The following table shows the services of long-distance and regional lines, which run on the north-south main line (as of 2026): services run from Spandau on the Lehrter line to the meeting of the two lines at the northern end of the Hauptbahnhof and from Gesundbrunnen on the Wedding branch to the north-south mainline. All trains go via Berlin Hauptbahnhof; almost all continue to Südkreuz.

| Line | Route |  |  | Interval |
| ICE 3 | Saarbrücken – Kaiserslautern – Mannheim – | Frankfurt – Spandau – Berlin Hbf – Südkreuz |  | Every 4 hours |
Frankfurt Airport Regional –
| ICE 6 | Gesundbrunnen – Berlin Hbf – Südkreuz – Nürnberg – Stuttgart |  |  | Once a day |
| ICE 11 | Gesundbrunnen – Berlin Hbf – Südkreuz – Lutherstadt Wittenberg – Leipzig – Erfurt – Fulda – Frankfurt – Mannheim – Stuttgart – Augsburg – Munich (– Innsbruck) |  |  | Every 2 hours |
| ICE 15 | Frankfurt – Erfurt – Halle – Südkreuz – Berlin – Gesundbrunnen |  |  |
| ICE 16 | Berlin Südkreuz – Berlin – Berlin-Spandau – Hanover – Bremen – Delmenhorst – Oldenburg |  |  | Every 4 hours |
| IC 17 | Chemnitz – Dresden – BER Airport – Berlin Südkreuz – Berlin – Berlin Gesundbrunnen – Oranienburg – Rostock |  |  | Every 2 hours |
| ICE 18 | Hamburg-Altona – Berlin Hbf – Südkreuz – Bitterfeld – Halle – Erfurt – Erlangen – Nuremberg – Ingolstadt / Augsburg – Munich |  |  |
| RJ 27 | (Copenhagen –) Hamburg– Berlin Hbf – Südkreuz – Dresden ( – Prague – Brno – Budapest/Graz) |  |  |
| ICE 27 | Westerland – Niebüll – Husum – Heide – Itzehoe – Hamburg – Berlin – Berlin Südkreuz |  |  | 1 train pair |
| ICE 28 | Ostseebad Binz – Stralsund – | Berlin Hbf – Südkreuz – Leipzig – Erfurt – Bamberg – Nuremberg – (Ingolstadt –) Augsburg – Munich |  | 1 train pair |
| Hamburg-Altona – | Every 2 hours |
| ICE 29 | Gesundbrunnen – Berlin Hbf – Südkreuz – Halle – Erfurt – Nuremberg – Munich |  |  | Hourly |
| FEX | Airport Express Berlin Hbf – Potsdamer Platz – Südkreuz – BER Airport |  |  | 15 min |
| RE 3 | Stralsund/Schwedt – Gesundbrunnen – Berlin Hbf – Potsdamer Platz – Südkreuz – Wünsdorf-Waldstadt – (Elsterwerda) |  |  | Hourly |
| RE 4 | (Wismar) – Wittenberge – Spandau – Berlin Hbf – Potsdamer Platz – Südkreuz – Ludwigsfelde – Jüterbog |  |  |
| RE 5 | Rostock/Stralsund – Neustrelitz – Gesundbrunnen – Berlin Hbf – Potsdamer Platz – Südkreuz – Wünsdorf-Waldstadt – (Elsterwerda) |  |  |
| RB 14 | Südkreuz – Potsdamer Platz – Berlin Hbf – Jungfernheide – Spandau – Falkensee – Nauen |  |  |

In addition, there are a number of less regular services. The night train runs between Paris and Berlin-Südkreuz. A number of additional Intercity (IC) trains run at the weekend towards Hanover and Cologne as well as to Frankfurt am Main use the route. Most of the ICE and IC trains run on these routes, on the other hand, use the Stadtbahn. Deutsche Bahn has made relatively little use of the capacity of the four-track line. Initially it was planned to run ICE trains from Frankfurt to Südkreuz. Those plans came to nothing, however, because there were no equivalent for the maintenance of trains to the Rummelsburg yard that was available for trains on the Stadtbahn that would not require additional expenditure.

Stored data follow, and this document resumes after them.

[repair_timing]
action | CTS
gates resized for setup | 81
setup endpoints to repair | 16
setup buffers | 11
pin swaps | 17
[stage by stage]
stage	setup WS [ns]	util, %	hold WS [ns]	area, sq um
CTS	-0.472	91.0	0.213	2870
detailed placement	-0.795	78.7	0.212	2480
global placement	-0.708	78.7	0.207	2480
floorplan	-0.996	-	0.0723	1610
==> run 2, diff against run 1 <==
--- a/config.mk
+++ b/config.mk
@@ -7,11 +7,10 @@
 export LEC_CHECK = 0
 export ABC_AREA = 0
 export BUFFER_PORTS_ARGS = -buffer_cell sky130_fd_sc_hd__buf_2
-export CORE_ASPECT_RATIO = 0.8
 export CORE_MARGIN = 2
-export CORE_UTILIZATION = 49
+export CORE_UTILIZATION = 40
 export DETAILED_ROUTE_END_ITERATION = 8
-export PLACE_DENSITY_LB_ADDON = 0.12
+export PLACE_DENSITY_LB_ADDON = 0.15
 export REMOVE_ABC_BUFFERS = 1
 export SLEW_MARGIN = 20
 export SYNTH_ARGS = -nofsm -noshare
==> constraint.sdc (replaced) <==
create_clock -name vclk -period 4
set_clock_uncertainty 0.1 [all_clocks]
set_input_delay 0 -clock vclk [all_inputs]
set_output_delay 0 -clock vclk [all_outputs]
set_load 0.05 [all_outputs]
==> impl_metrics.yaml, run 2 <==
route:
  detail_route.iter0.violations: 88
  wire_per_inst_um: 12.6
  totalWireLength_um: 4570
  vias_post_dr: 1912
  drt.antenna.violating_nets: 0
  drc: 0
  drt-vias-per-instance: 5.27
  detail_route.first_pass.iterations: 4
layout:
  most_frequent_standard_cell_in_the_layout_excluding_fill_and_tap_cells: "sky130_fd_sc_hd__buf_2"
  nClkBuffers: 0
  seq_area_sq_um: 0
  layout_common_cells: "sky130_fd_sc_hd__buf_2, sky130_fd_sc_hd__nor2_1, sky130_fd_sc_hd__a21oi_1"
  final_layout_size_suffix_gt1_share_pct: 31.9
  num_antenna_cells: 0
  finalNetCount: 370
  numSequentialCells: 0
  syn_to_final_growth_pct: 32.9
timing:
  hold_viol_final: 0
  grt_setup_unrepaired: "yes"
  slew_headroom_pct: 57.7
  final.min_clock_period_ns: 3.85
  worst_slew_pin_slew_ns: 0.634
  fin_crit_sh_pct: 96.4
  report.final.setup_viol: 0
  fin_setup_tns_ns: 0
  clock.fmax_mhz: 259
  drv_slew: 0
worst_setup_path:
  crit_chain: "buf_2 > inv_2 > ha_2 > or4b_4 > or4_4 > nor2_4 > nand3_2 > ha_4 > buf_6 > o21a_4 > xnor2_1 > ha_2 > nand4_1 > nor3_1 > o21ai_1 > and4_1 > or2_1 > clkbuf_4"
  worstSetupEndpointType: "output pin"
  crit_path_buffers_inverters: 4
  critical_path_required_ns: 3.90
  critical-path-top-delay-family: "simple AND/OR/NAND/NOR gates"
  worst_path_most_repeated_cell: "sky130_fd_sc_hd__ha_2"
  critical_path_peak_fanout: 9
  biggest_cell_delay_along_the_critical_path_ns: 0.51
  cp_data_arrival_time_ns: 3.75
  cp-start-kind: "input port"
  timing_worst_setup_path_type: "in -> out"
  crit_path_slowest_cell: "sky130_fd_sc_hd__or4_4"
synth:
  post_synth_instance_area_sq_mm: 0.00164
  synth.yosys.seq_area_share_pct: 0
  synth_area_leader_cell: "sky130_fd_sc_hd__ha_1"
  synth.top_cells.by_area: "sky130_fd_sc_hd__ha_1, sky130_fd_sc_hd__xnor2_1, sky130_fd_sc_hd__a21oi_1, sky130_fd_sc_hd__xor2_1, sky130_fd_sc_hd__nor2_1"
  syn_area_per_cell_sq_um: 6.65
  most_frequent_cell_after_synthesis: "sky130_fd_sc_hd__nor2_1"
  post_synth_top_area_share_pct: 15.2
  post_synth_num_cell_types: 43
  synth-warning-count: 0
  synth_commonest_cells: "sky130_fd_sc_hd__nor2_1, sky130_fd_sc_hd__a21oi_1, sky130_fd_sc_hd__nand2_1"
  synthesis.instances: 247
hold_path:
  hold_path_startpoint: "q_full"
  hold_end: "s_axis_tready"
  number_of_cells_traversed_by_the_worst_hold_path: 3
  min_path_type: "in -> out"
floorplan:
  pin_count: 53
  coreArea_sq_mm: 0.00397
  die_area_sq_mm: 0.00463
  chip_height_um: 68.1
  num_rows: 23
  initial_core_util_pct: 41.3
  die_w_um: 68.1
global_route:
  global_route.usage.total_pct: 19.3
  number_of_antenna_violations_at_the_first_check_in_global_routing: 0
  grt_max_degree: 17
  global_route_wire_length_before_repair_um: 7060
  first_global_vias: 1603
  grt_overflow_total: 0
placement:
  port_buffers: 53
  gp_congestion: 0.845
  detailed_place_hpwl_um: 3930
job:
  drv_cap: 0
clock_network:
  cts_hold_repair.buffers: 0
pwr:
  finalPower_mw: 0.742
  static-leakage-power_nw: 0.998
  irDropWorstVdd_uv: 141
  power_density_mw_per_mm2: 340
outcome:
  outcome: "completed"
<file path="src/sv/lps_pkg.sv">
package lps_pkg;

    // pivot table geometry, fixed by the 10-bit column field
    localparam int TABLE_DEPTH = 1024;
    localparam int ADDR_W      = 10;
    localparam int ROW_W       = 16;
    localparam int COUNT_W     = 11;

    localparam logic [ADDR_W-1:0] OFFSET_MAX = 10'd1023;

    // input commands
    localparam logic [1:0] CMD_ENTRY = 2'd0;
    localparam logic [1:0] CMD_QUERY = 2'd1;
    localparam logic [1:0] CMD_CLEAR = 2'd2;

    // result kinds
    localparam logic RK_VERDICT = 1'b0;
    localparam logic RK_QUERY   = 1'b1;

    typedef enum logic [1:0] {
        ST_CLEAR,
        ST_IDLE,
        ST_LOOKUP
    } lps_state_t;

endpackage

</file>
<file path="src/sv/lps_row_track.sv">
module lps_row_track #(
    parameter int COLS = 1024
) (
    input  logic                        clk,
    input  logic                        rst_n,
    input  logic                        step,
    input  logic [lps_pkg::ADDR_W-1:0]  column,
    input  logic                        last_in_row,
    output logic [lps_pkg::ADDR_W-1:0]  end_column,
    output logic [lps_pkg::ADDR_W-1:0]  end_offset,
    output logic [$clog2(COLS+1)-1:0]   end_weight
);

    localparam int CNT_W = $clog2(COLS + 1);

    logic [CNT_W-1:0]           count_reg;
    logic [CNT_W-1:0]           count_next;
    logic [lps_pkg::ADDR_W-1:0] min_col_reg;
    logic [lps_pkg::ADDR_W-1:0] min_col_next;
    logic [lps_pkg::ADDR_W-1:0] min_off_reg;
    logic [lps_pkg::ADDR_W-1:0] min_off_next;
    logic [31:0]                pos_wide;
    logic [lps_pkg::ADDR_W-1:0] pos_sat;
    logic                       take;

    // this entry becomes leftmost if it opens the row or beats the minimum
    always_comb
    begin
        pos_wide   = 32'(count_reg);
        pos_sat    = (pos_wide > 32'(lps_pkg::OFFSET_MAX)) ? lps_pkg::OFFSET_MAX
                                                           : pos_wide[lps_pkg::ADDR_W-1:0];
        take       = (count_reg == '0) || (column < min_col_reg);
        end_column = take ? column : min_col_reg;
        end_offset = take ? pos_sat : min_off_reg;
        end_weight = (32'(count_reg) < COLS) ? count_reg + CNT_W'(1) : count_reg;
    end

    always_comb
    begin
        count_next   = count_reg;
        min_col_next = min_col_reg;
        min_off_next = min_off_reg;
        if (step)
        begin
            if (last_in_row)
            begin
                count_next   = '0;
                min_col_next = '0;
                min_off_next = '0;
            end
            else
            begin
                count_next   = end_weight;
                min_col_next = end_column;
                min_off_next = end_offset;
            end
        end
    end

    always_ff @(posedge clk or negedge rst_n)
    begin
        if (!rst_n)
        begin
            count_reg   <= '0;
            min_col_reg <= '0;
            min_off_reg <= '0;
        end
        else
        begin
            count_reg   <= count_next;
            min_col_reg <= min_col_next;
            min_off_reg <= min_off_next;
        end
    end

endmodule

</file>
## src/rtl/slbs_pkg.sv

```systemverilog
// Package with the item types, register indexes and constants of the LED sequencer.
`timescale 1ns / 1ps

package slbs_pkg;

    localparam int CfgDataWidth = 24;

    localparam logic CFG_STEP_PERIOD = 1'b0;
    localparam logic CFG_WIFI_COLOR  = 1'b1;

    localparam logic [15:0] STEP_PERIOD_RESET = 16'd20;
    localparam logic [23:0] WIFI_COLOR_RESET  = 24'hFFFF00;

    localparam logic [7:0] FADE_TOP  = 8'd255;
    localparam logic [7:0] FADE_STEP = 8'd5;

    localparam logic [23:0] COLOR_RED   = 24'hFF0000;
    localparam logic [23:0] COLOR_GREEN = 24'h00FF00;
    localparam logic [23:0] COLOR_BLUE  = 24'h0000FF;

    localparam logic [1:0] LEVEL_POWER    = 2'd0;
    localparam logic [1:0] LEVEL_WIFI     = 2'd1;
    localparam logic [1:0] LEVEL_INTERNET = 2'd2;
    localparam logic [1:0] LEVEL_CLOUD    = 2'd3;

    localparam logic [1:0] POWER_RED   = 2'd0;
    localparam logic [1:0] POWER_GREEN = 2'd1;
    localparam logic [1:0] POWER_BLUE  = 2'd2;

    typedef struct packed {
        logic wifi_connected;
        logic internet_live;
        logic cloud_registered;
    } slbs_in_t;

    typedef struct packed {
        logic [7:0] red;
        logic [7:0] green;
        logic [7:0] blue;
        logic [7:0] brightness;
        logic       write_strobe;
        logic [1:0] indicator_level;
        logic       fade_cycle_done;
    } slbs_out_t;

    // What the fade engine reports for the item now being processed.
    typedef struct packed {
        logic [7:0] brightness;
        logic       write_strobe;
        logic       fade_cycle_done;
    } slbs_fade_t;

endpackage

```

## src/rtl/status_led_breathing_sequencer.sv

```systemverilog
// Top level of the status LED breathing sequencer.
`timescale 1ns / 1ps

// Each input item is one tick carrying the wifi, internet and cloud status
// flags. The block picks a status level (power, wifi, internet, cloud) and a
// colour for it, and runs one shared fade engine that steps brightness from
// 255 down to 0 and back up to 255 in steps of 5, one step each time
// step_period ticks have gone by (0 or 1 steps on every tick). In the power
// level the colour rotates red, green, blue, one full fade cycle each. Every
// item gives exactly one result with the colour, the brightness written
// (0 when no step was taken), the write strobe, the level and a flag on the
// step that ends a fade cycle. The block takes one item per clock cycle
// while results are taken; the item is registered on entry, the level
// decode and fade step are done between that register and the result
// register, and the fade state is updated in the same cycle the result
// is loaded, so the next item sees it at once. A stalled result holds
// the input stage, and the input is only blocked while both stages are
// full and the result is not being taken.
// Configuration registers are written through the cfg port, which is always
// ready; index 0 is step_period (reset 20) and index 1 is wifi_color
// (reset 0xFFFF00, red in the top byte). Write them only while no item is
// in flight.
module status_led_breathing_sequencer (
    input  logic                                aclk,
    input  logic                                aresetn,
    input  logic                                s_valid,
    output logic                                s_ready,
    input  slbs_pkg::slbs_in_t                  s_data,
    output logic                                m_valid,
    input  logic                                m_ready,
    output slbs_pkg::slbs_out_t                 m_data,
    input  logic                                cfg_valid,
    output logic                                cfg_ready,
    input  logic                                cfg_index,
    input  logic [slbs_pkg::CfgDataWidth-1:0]   cfg_data
);

    // Configuration registers.
    logic [15:0] step_period_reg;
    logic [23:0] wifi_color_reg;

    // Input stage and result stage of the two-register pipeline.
    logic                in_valid_reg;
    slbs_pkg::slbs_in_t  in_data_reg;
    logic                m_valid_reg;
    slbs_pkg::slbs_out_t m_data_reg, m_data_next;

    logic                 advance;
    logic                 fire;
    logic [1:0]           level;
    logic [23:0]          color;
    logic [1:0]           power_color_index;
    slbs_pkg::slbs_fade_t fade;

    // The result register can take a new item when empty or being drained.
    assign advance   = !m_valid_reg || m_ready;
    assign fire      = in_valid_reg && advance;
    assign s_ready   = !in_valid_reg || advance;
    assign cfg_ready = 1'b1;

    always_ff @(posedge aclk) begin
        if (!aresetn) begin
            step_period_reg <= slbs_pkg::STEP_PERIOD_RESET;
            wifi_color_reg  <= slbs_pkg::WIFI_COLOR_RESET;
        end else if (cfg_valid) begin
            unique case (cfg_index)
                slbs_pkg::CFG_STEP_PERIOD: step_period_reg <= cfg_data[15:0];
                slbs_pkg::CFG_WIFI_COLOR:  wifi_color_reg  <= cfg_data[23:0];
                default: ;
            endcase
        end
    end

    slbs_color_sel u_color_sel (
        .item              (in_data_reg),
        .wifi_color        (wifi_color_reg),
        .power_color_index (power_color_index),
        .level             (level),
        .color             (color)
    );

    // The fade state only moves when the item in the input stage is passed on.
    slbs_fade_engine u_fade_engine (
        .aclk              (aclk),
        .aresetn           (aresetn),
        .tick_en           (fire),
        .level             (level),
        .step_period       (step_period_reg),
        .power_color_index (power_color_index),
        .fade              (fade)
    );

    always_comb begin
        m_data_next.red             = color[23:16];
        m_data_next.green           = color[15:8];
        m_data_next.blue            = color[7:0];
        m_data_next.brightness      = fade.brightness;
        m_data_next.write_strobe    = fade.write_strobe;
        m_data_next.indicator_level = level;
        m_data_next.fade_cycle_done = fade.fade_cycle_done;
    end

    // Valid bits are reset; the payload registers load without reset.
    always_ff @(posedge aclk) begin
        if (!aresetn) begin
            in_valid_reg <= 1'b0;
            m_valid_reg  <= 1'b0;
        end else begin
            if (s_ready) begin
                in_valid_reg <= s_valid;
            end
            if (advance) begin
                m_valid_reg <= in_valid_reg;
            end
        end
    end

    always_ff @(posedge aclk) begin
        if (s_valid && s_ready) begin
            in_data_reg <= s_data;
        end
        if (fire) begin
            m_data_reg <= m_data_next;
        end
    end

    assign m_valid = m_valid_reg;
    assign m_data  = m_data_reg;

endmodule

```

## src/rtl/slbs_color_sel.sv

```systemverilog
// Status level decode and colour selection for one item.
`timescale 1ns / 1ps

module slbs_color_sel (
    input  slbs_pkg::slbs_in_t item,
    input  logic [23:0]        wifi_color,
    input  logic [1:0]         power_color_index,
    output logic [1:0]         level,
    output logic [23:0]        color
);

    // Highest status that holds along the chain wins.
    always_comb begin
        if (!item.wifi_connected) begin
            level = slbs_pkg::LEVEL_POWER;
        end else if (!item.internet_live) begin
            level = slbs_pkg::LEVEL_WIFI;
        end else if (!item.cloud_registered) begin
            level = slbs_pkg::LEVEL_INTERNET;
        end else begin
            level = slbs_pkg::LEVEL_CLOUD;
        end
    end

    always_comb begin
        unique case (level)
            slbs_pkg::LEVEL_WIFI:     color = wifi_color;
            slbs_pkg::LEVEL_INTERNET: color = slbs_pkg::COLOR_BLUE;
            slbs_pkg::LEVEL_CLOUD:    color = slbs_pkg::COLOR_GREEN;
            default: begin
                // The unused power index shows red.
                case (power_color_index)
                    slbs_pkg::POWER_GREEN: color = slbs_pkg::COLOR_GREEN;
                    slbs_pkg::POWER_BLUE:  color = slbs_pkg::COLOR_BLUE;
                    default:               color = slbs_pkg::COLOR_RED;
                endcase
            end
        endcase
    end

endmodule

```

## src/rtl/slbs_fade_engine.sv

```systemverilog
// Shared fade engine: tick timer, down/up brightness ramps and power colour index.
`timescale 1ns / 1ps

module slbs_fade_engine (
    input  logic                 aclk,
    input  logic                 aresetn,
    input  logic                 tick_en,
    input  logic [1:0]           level,
    input  logic [15:0]          step_period,
    output logic [1:0]           power_color_index,
    output slbs_pkg::slbs_fade_t fade
);

    logic [15:0] ticks_reg, ticks_next, ticks_inc;
    logic [7:0]  down_reg, down_next;
    logic [7:0]  up_reg, up_next;
    logic        phase_reg, phase_next;
    logic [1:0]  pidx_reg, pidx_next;
    logic        step;

    always_comb begin
        ticks_inc  = (ticks_reg == 16'hFFFF) ? ticks_reg : ticks_reg + 16'd1;
        step       = (ticks_inc >= step_period);
        ticks_next = step ? 16'd0 : ticks_inc;
        down_next  = down_reg;
        up_next    = up_reg;
        phase_next = phase_reg;
        pidx_next  = pidx_reg;
        fade       = '0;

        if (step) begin
            fade.write_strobe = 1'b1;
            if (!phase_reg) begin
                fade.brightness = down_reg;
                if (down_reg < slbs_pkg::FADE_STEP) begin
                    down_next  = slbs_pkg::FADE_TOP;
                    phase_next = 1'b1;
                end else begin
                    down_next = down_reg - slbs_pkg::FADE_STEP;
                end
            end else begin
                fade.brightness = up_reg;
                if (up_reg > slbs_pkg::FADE_TOP - slbs_pkg::FADE_STEP) begin
                    up_next              = 8'd0;
                    phase_next           = 1'b0;
                    fade.fade_cycle_done = 1'b1;
                end else begin
                    up_next = up_reg + slbs_pkg::FADE_STEP;
                end
            end
        end

        if (fade.fade_cycle_done && level == slbs_pkg::LEVEL_POWER) begin
            pidx_next = (pidx_reg >= slbs_pkg::POWER_BLUE) ? slbs_pkg::POWER_RED
                                                           : pidx_reg + 2'd1;
        end
    end

    always_ff @(posedge aclk) begin
        if (!aresetn) begin
            ticks_reg <= '0;
            down_reg  <= slbs_pkg::FADE_TOP;
            up_reg    <= '0;
            phase_reg <= 1'b0;
            pidx_reg  <= slbs_pkg::POWER_RED;
        end else if (tick_en) begin
            ticks_reg <= ticks_next;
            down_reg  <= down_next;
            up_reg    <= up_next;
            phase_reg <= phase_next;
            pidx_reg  <= pidx_next;
        end
    end

    assign power_color_index = pidx_reg;

endmodule

```
--- src/hdl/qmh_pkg.sv ---
// Package for the queued mutex with handoff.
// Request and result structs, command and status codes, queue sizing.
// Depends on nothing.
`default_nettype none

package qmh_pkg;

    localparam int QUEUE_DEPTH = 16;
    localparam int TOKEN_BITS  = 16;

    localparam int PTR_W    = $clog2(QUEUE_DEPTH);
    localparam int CNT_W    = $clog2(QUEUE_DEPTH + 1);
    localparam int TOKEN_W  = 16;
    localparam int COUNT_W  = 5;
    // only the low bits that survive both the token mask and the result width
    localparam int STORE_W  = (TOKEN_BITS < TOKEN_W) ? TOKEN_BITS : TOKEN_W;

    typedef enum logic [1:0] {
        CMD_LOCK    = 2'd0,
        CMD_UNLOCK  = 2'd1,
        CMD_DESTROY = 2'd2
    } qmh_cmd_t;

    typedef enum logic [2:0] {
        ST_GRANTED = 3'd0,
        ST_QUEUED  = 3'd1,
        ST_FULL    = 3'd2,
        ST_FREED   = 3'd3,
        ST_HANDOFF = 3'd4,
        ST_CLEARED = 3'd5
    } qmh_status_t;

    typedef struct packed {
        logic [1:0]         command;
        logic [TOKEN_W-1:0] requester_token;
    } qmh_req_t;

    typedef struct packed {
        logic [2:0]         status;
        logic               woken_valid;
        logic [TOKEN_W-1:0] woken_token;
        logic [COUNT_W-1:0] waiter_count;
    } qmh_rsp_t;

    typedef struct packed {
        logic push;
        logic pop;
        logic clear;
    } qmh_q_ctrl_t;

    typedef struct packed {
        logic             empty;
        logic             full;
        logic [CNT_W-1:0] count_next;
    } qmh_q_stat_t;

    function automatic logic [COUNT_W-1:0] to_count5(input logic [CNT_W-1:0] c);
        logic [CNT_W+COUNT_W-1:0] ext;
        ext = (CNT_W + COUNT_W)'(c);
        return ext[COUNT_W-1:0];
    endfunction

    function automatic logic [STORE_W-1:0] to_store(input logic [TOKEN_W-1:0] t);
        return t[STORE_W-1:0];
    endfunction

    function automatic logic [TOKEN_W-1:0] from_store(input logic [STORE_W-1:0] s);
        logic [STORE_W+TOKEN_W-1:0] ext;
        ext = (STORE_W + TOKEN_W)'(s);
        return ext[TOKEN_W-1:0];
    endfunction

endpackage

`default_nettype wire

--- src/hdl/qmh_queue.sv ---
// Waiter FIFO of the queued mutex: token store, head and tail pointers, count.
// Depends on qmh_pkg.
`default_nettype none

module qmh_queue (
    input  wire                          clk,
    input  wire                          rst_n,
    input  wire qmh_pkg::qmh_q_ctrl_t    ctrl,
    input  wire [qmh_pkg::STORE_W-1:0]   push_token,
    output logic [qmh_pkg::STORE_W-1:0]  head_token,
    output qmh_pkg::qmh_q_stat_t         stat
);
    import qmh_pkg::*;

    logic [STORE_W-1:0] store_reg [QUEUE_DEPTH];
    logic [PTR_W-1:0]   head_reg, head_next;
    logic [PTR_W-1:0]   tail_reg, tail_next;
    logic [CNT_W-1:0]   count_reg, count_next;

    function automatic logic [PTR_W-1:0] wrap_inc(input logic [PTR_W-1:0] p);
        return (p == PTR_W'(QUEUE_DEPTH - 1)) ? '0 : p + 1'b1;
    endfunction

    always_comb
    begin
        head_next  = head_reg;
        tail_next  = tail_reg;
        count_next = count_reg;
        if (ctrl.clear)
        begin
            head_next  = '0;
            tail_next  = '0;
            count_next = '0;
        end
        else if (ctrl.push)
        begin
            tail_next  = wrap_inc(tail_reg);
            count_next = count_reg + 1'b1;
        end
        else if (ctrl.pop)
        begin
            head_next  = wrap_inc(head_reg);
            count_next = count_reg - 1'b1;
        end
    end

    always_ff @(posedge clk or negedge rst_n)
    begin
        if (!rst_n)
        begin
            head_reg  <= '0;
            tail_reg  <= '0;
            count_reg <= '0;
        end
        else
        begin
            head_reg  <= head_next;
            tail_reg  <= tail_next;
            count_reg <= count_next;
        end
    end

    always_ff @(posedge clk)
    begin
        if (ctrl.push && !ctrl.clear)
        begin
            store_reg[tail_reg] <= push_token;
        end
    end

    assign head_token      = store_reg[head_reg];
    assign stat.empty      = (count_reg == '0);
    assign stat.full       = (count_reg == CNT_W'(QUEUE_DEPTH));
    assign stat.count_next = count_next;

endmodule

`default_nettype wire

--- src/hdl/queued_mutex_handoff.sv ---
// Top level of the queued mutex with handoff: request register, lock logic,
// result register. Depends on qmh_pkg and qmh_queue.
//
// Usage
//   req channel : valid/ready; req carries command and requester_token.
//   rsp channel : valid/ready; rsp carries status, woken token, waiter count.
//   Every lock, unlock or destroy request gives exactly one result; the
//   unused command code is consumed and gives none.
//   Path: the request register loads at acceptance, and the result register
//   loads from it once it is empty or its result is being taken.
//   Throughput: one request per cycle if unstalled; the single pass from the
//   request register through flag and queue ends to result register sets it.
//   Reset: mutex free, queue empty, both registers empty. Token store
//   contents are not cleared.
//   Stall: a result not taken is held; one more request is taken into the
//   request register, after which req_ready drops until rsp_ready returns.
`default_nettype none

module queued_mutex_handoff (
    input  wire                     clk,
    input  wire                     rst_n,
    input  wire                     req_valid,
    output logic                    req_ready,
    input  wire qmh_pkg::qmh_req_t  req,
    output logic                    rsp_valid,
    input  wire                     rsp_ready,
    output qmh_pkg::qmh_rsp_t       rsp
);
    import qmh_pkg::*;

    logic         in_valid_reg;
    qmh_req_t     in_reg;
    logic         held_reg, held_next;
    logic         out_valid_reg;
    qmh_rsp_t     out_reg, out_next;
    logic         has_result;
    logic         advance;
    qmh_q_ctrl_t  q_ctrl;
    qmh_q_stat_t  q_stat;
    logic [STORE_W-1:0] head_token;

    always_comb
    begin
        q_ctrl     = '0;
        held_next  = held_reg;
        has_result = 1'b1;
        out_next   = '0;
        case (in_reg.command)
            CMD_LOCK:
            begin
                if (!held_reg)
                begin
                    held_next       = 1'b1;
                    out_next.status = ST_GRANTED;
                end
                else if (q_stat.full)
                begin
                    out_next.status = ST_FULL;
                end
                else
                begin
                    q_ctrl.push     = advance;
                    out_next.status = ST_QUEUED;
                end
            end
            CMD_UNLOCK:
            begin
                if (!q_stat.empty)
                begin
                    q_ctrl.pop           = advance;
                    held_next            = 1'b1;
                    out_next.status      = ST_HANDOFF;
                    out_next.woken_valid = 1'b1;
                    out_next.woken_token = from_store(head_token);
                end
                else
                begin
                    held_next       = 1'b0;
                    out_next.status = ST_FREED;
                end
            end
            CMD_DESTROY:
            begin
                q_ctrl.clear    = advance;
                held_next       = 1'b0;
                out_next.status = ST_CLEARED;
            end
            default:
            begin
                has_result = 1'b0;
            end
        endcase
        out_next.waiter_count = to_count5(q_stat.count_next);
    end

    assign advance   = in_valid_reg && (!has_result || !out_valid_reg || rsp_ready);
    assign req_ready = !in_valid_reg || advance;

    qmh_queue u_queue (
        .clk        (clk),
        .rst_n      (rst_n),
        .ctrl       (q_ctrl),
        .push_token (to_store(in_reg.requester_token)),
        .head_token (head_token),
        .stat       (q_stat)
    );

    always_ff @(posedge clk or negedge rst_n)
    begin
        if (!rst_n)
        begin
            in_valid_reg  <= 1'b0;
            out_valid_reg <= 1'b0;
            held_reg      <= 1'b0;
        end
        else
        begin
            if (req_ready)
            begin
                in_valid_reg <= req_valid;
            end
            if (advance && has_result)
            begin
                out_valid_reg <= 1'b1;
            end
            else if (rsp_ready)
            begin
                out_valid_reg <= 1'b0;
            end
            if (advance)
            begin
                held_reg <= held_next;
            end
        end
    end

    always_ff @(posedge clk)
    begin
        if (req_valid && req_ready)
        begin
            in_reg <= req;
        end
        if (advance && has_result)
        begin
            out_reg <= out_next;
        end
    end

    assign rsp_valid = out_valid_reg;
    assign rsp       = out_reg;

    // woken token reported only on a handoff
    a_woken_handoff: assert property (@(posedge clk) disable iff (!rst_n)
        rsp_valid |-> (rsp.woken_valid == (rsp.status == ST_HANDOFF)))
        else $error("woken_valid disagrees with handoff status");

    a_queued_nonzero: assert property (@(posedge clk) disable iff (!rst_n)
        (rsp_valid && rsp.status == ST_QUEUED) |-> (rsp.waiter_count != '0))
        else $error("queued request left an empty queue");

    a_full_count: assert property (@(posedge clk) disable iff (!rst_n)
        (rsp_valid && rsp.status == ST_FULL)
        |-> (rsp.waiter_count == to_count5(CNT_W'(QUEUE_DEPTH))))
        else $error("rejection with queue not full");

    a_cleared_empty: assert property (@(posedge clk) disable iff (!rst_n)
        (rsp_valid && rsp.status == ST_CLEARED) |-> (rsp.waiter_count == '0))
        else $error("destroy left waiters");

    a_waiters_need_owner: assert property (@(posedge clk) disable iff (!rst_n)
        (advance && has_result) |=> (held_reg || q_stat.empty))
        else $error("waiters queued on a free mutex");

endmodule

`default_nettype wire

Given the lack of an S-Bahn connection to Berlin Hauptbahnhof in the north-south direction, there was a proposal to use the spare capacity of the north-south mainline for the S-Bahn. However, it has now been agreed to build a new S-Bahn line from the northern Ring Bahn to Hauptbahnhof, extending it eventually to Potsdamer Platz.

Since upgrades on the Berlin Dresden railway, the airport express (FEX) runs through the tunnel.